Speeding up sequence alignment across the tree of life
A sequence search engine for a new era of conservation genomics
2021-04-12
(Press-News.org) A team of researchers from the Max Planck Institutes of Developmental Biology in Tübingen and the Max Planck Computing and Data Facility in Garching develops new search capabilities that will allow to compare the biochemical makeup of different species from across the tree of life. Its combination of accuracy and speed is hitherto unrivalled.
Humans share many sequences of nucleotides that make up our genes with other species - with pigs in particular, but also with mice and even bananas. Accordingly, some proteins in our bodies - strings of amino acids assembled according to the blueprint of the genes - can also be the same as (or similar to) some proteins in other species. These similarities might sometimes indicate that two species have a common ancestry, or they may simply come about if the evolutionary need for a certain feature or molecular function happens to arise in the two species.
Beating the gold standard of comparative genomics research
But of course, finding out what you share with a pig or a banana can be a monumental task; the search of a database with all the information about you, the pig, and the banana is computationally quite involved. Researchers are expecting that the genomes of more than 1.5 million eukaryotic species - that includes all animals, plants, and mushrooms - will be sequenced within the next decade. "Even now, with only hundreds of thousand genomes available (mostly representing small genomes of bacteria and viruses), we are already looking at databases with up to 370 million sequences. Most current search tools would simply be impracticable and take too long to analyze data of the magnitude that we are expecting in the near future," explains Hajk-Georg Drost, Computational Biology group leader in the Department of Molecular Biology of the Max Planck Institute of Developmental Biology in Tübingen.
"For a long time, the gold standard for this kind of analyses used to be a tool called BLAST," recalls Drost. "If you tried to trace how a protein was maintained by natural selection or how it developed in different phylogenetic lineages, BLAST gave you the best matches at this scale. But it is foreseeable that at some point the databases will grow too large for comprehensive BLAST searches."
Finding the needle in the haystack - but quickly!
At the core of the problem is a tradeoff between speed versus sensitivity: just like you will miss some small or well-hidden Easter eggs if you scan a room only briefly, speeding up the search for similarities of protein sequences in a database typically comes with downside of missing some of the less obvious matches.

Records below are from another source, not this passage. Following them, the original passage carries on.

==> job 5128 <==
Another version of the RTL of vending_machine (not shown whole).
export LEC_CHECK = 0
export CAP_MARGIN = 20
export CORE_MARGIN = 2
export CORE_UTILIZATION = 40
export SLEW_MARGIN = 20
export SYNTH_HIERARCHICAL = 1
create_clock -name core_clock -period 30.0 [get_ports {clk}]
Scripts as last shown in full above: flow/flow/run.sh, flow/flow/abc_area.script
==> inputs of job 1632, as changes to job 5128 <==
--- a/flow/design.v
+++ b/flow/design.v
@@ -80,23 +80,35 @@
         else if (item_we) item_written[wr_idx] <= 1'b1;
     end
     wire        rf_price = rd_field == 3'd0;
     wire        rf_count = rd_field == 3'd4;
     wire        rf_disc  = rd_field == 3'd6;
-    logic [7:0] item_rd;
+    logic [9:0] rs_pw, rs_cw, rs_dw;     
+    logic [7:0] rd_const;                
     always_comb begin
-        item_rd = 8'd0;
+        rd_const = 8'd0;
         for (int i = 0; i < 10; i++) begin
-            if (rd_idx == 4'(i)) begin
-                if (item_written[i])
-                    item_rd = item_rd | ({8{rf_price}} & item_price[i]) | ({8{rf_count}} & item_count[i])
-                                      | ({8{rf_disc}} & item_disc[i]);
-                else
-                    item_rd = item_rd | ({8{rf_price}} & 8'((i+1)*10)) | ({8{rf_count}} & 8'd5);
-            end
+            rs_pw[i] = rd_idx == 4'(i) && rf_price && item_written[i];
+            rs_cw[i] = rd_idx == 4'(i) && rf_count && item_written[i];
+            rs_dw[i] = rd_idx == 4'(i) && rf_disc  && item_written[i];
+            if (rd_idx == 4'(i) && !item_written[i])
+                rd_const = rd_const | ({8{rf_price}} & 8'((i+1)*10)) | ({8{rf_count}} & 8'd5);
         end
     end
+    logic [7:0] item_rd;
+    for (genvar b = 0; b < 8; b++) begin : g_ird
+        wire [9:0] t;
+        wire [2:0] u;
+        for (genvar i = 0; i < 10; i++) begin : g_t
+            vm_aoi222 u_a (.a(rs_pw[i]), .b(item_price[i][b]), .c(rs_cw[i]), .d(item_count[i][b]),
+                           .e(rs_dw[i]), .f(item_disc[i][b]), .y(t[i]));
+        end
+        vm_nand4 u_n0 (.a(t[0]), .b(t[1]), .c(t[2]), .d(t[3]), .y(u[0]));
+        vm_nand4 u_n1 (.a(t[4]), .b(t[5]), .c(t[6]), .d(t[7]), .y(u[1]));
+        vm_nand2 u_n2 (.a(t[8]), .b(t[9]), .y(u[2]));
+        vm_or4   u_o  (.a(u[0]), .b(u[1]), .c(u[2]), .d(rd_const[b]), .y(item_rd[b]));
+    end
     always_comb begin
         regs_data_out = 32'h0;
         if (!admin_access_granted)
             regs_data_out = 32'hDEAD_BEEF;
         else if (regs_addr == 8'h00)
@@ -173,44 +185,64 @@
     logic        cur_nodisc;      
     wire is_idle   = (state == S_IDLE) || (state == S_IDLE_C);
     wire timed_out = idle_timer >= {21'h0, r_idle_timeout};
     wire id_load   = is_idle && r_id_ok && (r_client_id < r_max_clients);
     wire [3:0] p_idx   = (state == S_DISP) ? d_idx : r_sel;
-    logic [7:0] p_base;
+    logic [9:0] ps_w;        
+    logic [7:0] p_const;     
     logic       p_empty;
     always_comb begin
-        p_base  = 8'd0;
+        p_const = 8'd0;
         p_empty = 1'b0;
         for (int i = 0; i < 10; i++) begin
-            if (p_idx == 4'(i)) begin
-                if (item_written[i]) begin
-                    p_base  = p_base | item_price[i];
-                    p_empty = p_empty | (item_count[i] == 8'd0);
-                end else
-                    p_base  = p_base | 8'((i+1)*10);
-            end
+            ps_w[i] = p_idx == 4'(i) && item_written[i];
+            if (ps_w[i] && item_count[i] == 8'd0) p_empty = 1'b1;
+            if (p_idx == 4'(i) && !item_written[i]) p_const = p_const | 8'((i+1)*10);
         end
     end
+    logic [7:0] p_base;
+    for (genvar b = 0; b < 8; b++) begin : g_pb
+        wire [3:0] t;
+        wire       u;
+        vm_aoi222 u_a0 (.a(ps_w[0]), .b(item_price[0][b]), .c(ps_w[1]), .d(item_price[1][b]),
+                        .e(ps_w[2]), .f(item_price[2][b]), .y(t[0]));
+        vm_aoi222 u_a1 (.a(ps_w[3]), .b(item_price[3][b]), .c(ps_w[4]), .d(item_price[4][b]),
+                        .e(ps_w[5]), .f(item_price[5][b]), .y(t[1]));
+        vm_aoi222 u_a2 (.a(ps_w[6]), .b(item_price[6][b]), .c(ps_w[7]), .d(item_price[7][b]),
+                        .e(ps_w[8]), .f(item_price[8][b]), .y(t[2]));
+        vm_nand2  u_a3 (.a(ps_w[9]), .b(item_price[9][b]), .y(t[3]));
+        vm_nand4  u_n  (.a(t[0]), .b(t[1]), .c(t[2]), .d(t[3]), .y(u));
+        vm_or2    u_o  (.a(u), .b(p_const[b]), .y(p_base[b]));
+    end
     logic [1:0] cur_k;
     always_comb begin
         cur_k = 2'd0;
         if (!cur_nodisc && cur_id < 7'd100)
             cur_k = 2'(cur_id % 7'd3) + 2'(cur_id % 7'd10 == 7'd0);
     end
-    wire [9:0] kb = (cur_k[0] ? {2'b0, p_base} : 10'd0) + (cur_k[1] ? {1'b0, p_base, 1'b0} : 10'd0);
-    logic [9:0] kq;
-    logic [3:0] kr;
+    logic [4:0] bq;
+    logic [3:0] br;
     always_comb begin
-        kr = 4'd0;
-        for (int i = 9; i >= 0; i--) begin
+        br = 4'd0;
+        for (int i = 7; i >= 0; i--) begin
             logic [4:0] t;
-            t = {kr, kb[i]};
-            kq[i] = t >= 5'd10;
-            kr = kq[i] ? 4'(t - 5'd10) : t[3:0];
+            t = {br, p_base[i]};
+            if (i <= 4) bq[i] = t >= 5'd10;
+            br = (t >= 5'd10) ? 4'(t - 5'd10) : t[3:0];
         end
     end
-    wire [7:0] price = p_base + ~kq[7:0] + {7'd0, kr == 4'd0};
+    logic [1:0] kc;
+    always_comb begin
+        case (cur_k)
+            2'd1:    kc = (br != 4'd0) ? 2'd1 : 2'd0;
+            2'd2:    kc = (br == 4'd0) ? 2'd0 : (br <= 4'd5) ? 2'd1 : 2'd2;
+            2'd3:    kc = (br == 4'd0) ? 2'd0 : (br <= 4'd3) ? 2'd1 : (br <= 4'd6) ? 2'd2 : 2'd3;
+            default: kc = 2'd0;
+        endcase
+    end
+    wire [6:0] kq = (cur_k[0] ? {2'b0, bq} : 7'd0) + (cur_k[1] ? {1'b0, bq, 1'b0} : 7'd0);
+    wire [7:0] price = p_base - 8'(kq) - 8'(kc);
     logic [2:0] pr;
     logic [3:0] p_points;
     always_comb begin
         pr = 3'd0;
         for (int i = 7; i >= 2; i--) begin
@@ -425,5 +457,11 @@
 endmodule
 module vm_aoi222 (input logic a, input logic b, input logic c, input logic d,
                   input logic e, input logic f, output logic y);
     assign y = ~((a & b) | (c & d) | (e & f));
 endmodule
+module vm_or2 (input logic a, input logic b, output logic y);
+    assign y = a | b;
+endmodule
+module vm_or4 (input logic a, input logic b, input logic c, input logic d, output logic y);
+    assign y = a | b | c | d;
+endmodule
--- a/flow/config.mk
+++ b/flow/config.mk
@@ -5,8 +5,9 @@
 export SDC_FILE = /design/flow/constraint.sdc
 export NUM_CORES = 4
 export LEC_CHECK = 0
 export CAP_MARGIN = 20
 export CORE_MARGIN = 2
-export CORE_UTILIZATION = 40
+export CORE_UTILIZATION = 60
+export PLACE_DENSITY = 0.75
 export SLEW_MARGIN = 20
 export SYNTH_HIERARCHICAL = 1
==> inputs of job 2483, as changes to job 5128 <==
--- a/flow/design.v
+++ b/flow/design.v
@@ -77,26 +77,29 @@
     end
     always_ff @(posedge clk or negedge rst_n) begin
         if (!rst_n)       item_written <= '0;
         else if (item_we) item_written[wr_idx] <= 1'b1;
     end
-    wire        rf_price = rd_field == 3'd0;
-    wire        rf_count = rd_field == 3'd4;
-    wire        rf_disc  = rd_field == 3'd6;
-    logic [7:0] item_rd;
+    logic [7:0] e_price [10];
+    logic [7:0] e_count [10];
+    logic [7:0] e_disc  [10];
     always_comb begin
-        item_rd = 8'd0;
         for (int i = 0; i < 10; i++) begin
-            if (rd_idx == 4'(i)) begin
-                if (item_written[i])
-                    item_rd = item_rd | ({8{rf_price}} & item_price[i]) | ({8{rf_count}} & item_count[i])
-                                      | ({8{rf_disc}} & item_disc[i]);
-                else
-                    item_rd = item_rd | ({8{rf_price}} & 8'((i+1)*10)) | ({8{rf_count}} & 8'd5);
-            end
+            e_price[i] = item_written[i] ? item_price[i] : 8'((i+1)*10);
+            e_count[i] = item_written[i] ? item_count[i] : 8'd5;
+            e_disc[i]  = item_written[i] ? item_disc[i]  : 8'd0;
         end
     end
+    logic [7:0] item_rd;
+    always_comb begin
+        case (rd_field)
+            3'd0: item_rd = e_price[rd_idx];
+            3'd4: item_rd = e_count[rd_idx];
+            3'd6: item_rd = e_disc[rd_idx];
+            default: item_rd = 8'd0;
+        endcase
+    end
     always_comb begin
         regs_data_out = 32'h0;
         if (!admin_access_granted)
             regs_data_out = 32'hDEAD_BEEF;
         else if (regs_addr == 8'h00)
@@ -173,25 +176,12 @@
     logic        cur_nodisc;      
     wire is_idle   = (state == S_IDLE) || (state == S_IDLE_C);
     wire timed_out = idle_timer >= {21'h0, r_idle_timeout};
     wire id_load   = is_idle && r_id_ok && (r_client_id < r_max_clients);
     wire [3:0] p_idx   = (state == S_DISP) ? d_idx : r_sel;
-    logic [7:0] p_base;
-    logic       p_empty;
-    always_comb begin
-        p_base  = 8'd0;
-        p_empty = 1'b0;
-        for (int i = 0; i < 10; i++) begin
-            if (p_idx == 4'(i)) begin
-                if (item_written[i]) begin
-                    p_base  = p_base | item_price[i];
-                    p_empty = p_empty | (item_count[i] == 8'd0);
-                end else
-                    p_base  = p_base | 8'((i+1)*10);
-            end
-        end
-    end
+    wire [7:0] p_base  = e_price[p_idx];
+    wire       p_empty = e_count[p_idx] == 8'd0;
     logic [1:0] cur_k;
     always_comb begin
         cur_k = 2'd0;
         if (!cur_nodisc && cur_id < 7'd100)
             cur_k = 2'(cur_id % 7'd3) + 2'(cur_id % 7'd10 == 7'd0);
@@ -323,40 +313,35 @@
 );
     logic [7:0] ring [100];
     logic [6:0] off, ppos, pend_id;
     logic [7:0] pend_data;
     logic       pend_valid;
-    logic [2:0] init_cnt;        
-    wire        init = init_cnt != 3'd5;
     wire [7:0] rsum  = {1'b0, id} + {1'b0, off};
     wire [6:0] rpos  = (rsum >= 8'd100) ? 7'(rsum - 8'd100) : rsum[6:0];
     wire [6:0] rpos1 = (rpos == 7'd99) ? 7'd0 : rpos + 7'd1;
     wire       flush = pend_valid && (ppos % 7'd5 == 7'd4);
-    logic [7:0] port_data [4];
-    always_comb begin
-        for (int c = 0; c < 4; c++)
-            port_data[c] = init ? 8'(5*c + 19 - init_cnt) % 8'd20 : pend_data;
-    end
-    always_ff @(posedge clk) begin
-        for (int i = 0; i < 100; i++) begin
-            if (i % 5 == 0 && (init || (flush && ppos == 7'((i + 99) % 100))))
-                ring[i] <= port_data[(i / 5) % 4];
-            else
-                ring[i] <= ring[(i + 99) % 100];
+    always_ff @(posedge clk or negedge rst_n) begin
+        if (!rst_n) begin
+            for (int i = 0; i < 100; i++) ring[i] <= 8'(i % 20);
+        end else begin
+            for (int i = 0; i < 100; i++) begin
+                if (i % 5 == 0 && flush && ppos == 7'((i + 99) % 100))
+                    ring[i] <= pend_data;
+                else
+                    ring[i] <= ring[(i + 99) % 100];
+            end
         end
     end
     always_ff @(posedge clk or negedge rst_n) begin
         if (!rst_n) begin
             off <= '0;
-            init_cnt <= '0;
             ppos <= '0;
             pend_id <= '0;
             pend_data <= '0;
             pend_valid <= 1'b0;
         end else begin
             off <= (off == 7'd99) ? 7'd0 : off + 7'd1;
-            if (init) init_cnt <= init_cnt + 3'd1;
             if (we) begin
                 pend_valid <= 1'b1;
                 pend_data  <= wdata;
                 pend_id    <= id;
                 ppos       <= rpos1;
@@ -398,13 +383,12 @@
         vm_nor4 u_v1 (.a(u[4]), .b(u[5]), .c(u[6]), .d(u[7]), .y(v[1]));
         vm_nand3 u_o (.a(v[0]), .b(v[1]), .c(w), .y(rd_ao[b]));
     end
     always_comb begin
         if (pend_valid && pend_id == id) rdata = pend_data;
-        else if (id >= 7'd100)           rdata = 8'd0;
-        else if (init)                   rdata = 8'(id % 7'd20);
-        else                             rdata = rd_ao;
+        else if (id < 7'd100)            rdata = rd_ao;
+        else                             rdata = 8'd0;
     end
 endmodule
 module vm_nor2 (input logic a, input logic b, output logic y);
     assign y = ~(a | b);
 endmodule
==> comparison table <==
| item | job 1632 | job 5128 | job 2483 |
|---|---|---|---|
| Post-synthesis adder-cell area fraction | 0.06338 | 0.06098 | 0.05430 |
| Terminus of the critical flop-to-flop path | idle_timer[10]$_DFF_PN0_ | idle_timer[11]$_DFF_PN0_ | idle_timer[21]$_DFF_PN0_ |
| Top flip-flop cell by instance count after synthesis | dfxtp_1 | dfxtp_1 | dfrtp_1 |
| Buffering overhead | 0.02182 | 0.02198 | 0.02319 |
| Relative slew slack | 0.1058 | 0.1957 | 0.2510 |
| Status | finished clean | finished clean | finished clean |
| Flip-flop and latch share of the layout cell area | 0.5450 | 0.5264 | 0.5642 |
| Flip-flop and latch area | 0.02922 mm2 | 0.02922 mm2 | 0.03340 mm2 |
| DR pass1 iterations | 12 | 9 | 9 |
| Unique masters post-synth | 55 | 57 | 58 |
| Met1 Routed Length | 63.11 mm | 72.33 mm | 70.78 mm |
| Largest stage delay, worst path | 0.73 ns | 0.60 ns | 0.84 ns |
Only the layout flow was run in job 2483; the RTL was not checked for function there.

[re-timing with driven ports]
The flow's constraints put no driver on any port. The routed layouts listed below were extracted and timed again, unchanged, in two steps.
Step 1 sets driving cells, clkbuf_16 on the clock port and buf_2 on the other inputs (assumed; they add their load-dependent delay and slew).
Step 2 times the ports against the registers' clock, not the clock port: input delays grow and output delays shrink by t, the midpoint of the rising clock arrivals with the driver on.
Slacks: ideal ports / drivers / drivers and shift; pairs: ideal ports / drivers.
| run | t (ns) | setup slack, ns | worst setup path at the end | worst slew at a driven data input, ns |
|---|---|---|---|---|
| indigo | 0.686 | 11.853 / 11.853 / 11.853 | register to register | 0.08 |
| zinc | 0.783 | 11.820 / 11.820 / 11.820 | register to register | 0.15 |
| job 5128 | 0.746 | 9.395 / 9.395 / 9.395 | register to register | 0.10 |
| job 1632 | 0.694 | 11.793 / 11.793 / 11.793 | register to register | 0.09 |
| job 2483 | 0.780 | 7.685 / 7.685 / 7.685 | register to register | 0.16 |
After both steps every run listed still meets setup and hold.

"This is why some time ago, we started to devise the DIAMOND algorithm, in the hope that it would allow us to deal with large datasets in a reasonable amount of time," remembers Benjamin Buchfink, collaborator and PhD student in Drost's research group who has been developing DIAMOND since 2013. "It did, but it also came with a downside: it couldn't pick up some of the more distant evolutionary relationships." That means that while the original DIAMOND may have been sensitive enough to detect a given human amino acid sequence in a chimpanzee, it may have been blind to the occurrence of a similar sequence in an evolutionary more remote species.
A powerful tool for future research
While being useful for studying material that was directly extracted from environmental samples, other research goals require more sensitive tools than the original DIAMOND search algorithm. The team of researchers from Tübingen and Garching was now able to modify and extend DIAMOND to make it as sensitive as BLAST while maintaining its superior speed: with the improved DIAMOND, researchers will be able to do comparative genomics research with the accuracy of BLAST at an 80- to 360-fold computational speedup. "In addition, DIAMOND enables researchers to perform alignments with BLAST-like sensitivity on a supercomputer, a high-performance computing cluster, or the Cloud in a truly massively parallel fashion, making extremely large-scale sequence alignments possible in tractable time," adds Klaus Reuter, collaborator from the Max Planck Computing and Data Facility."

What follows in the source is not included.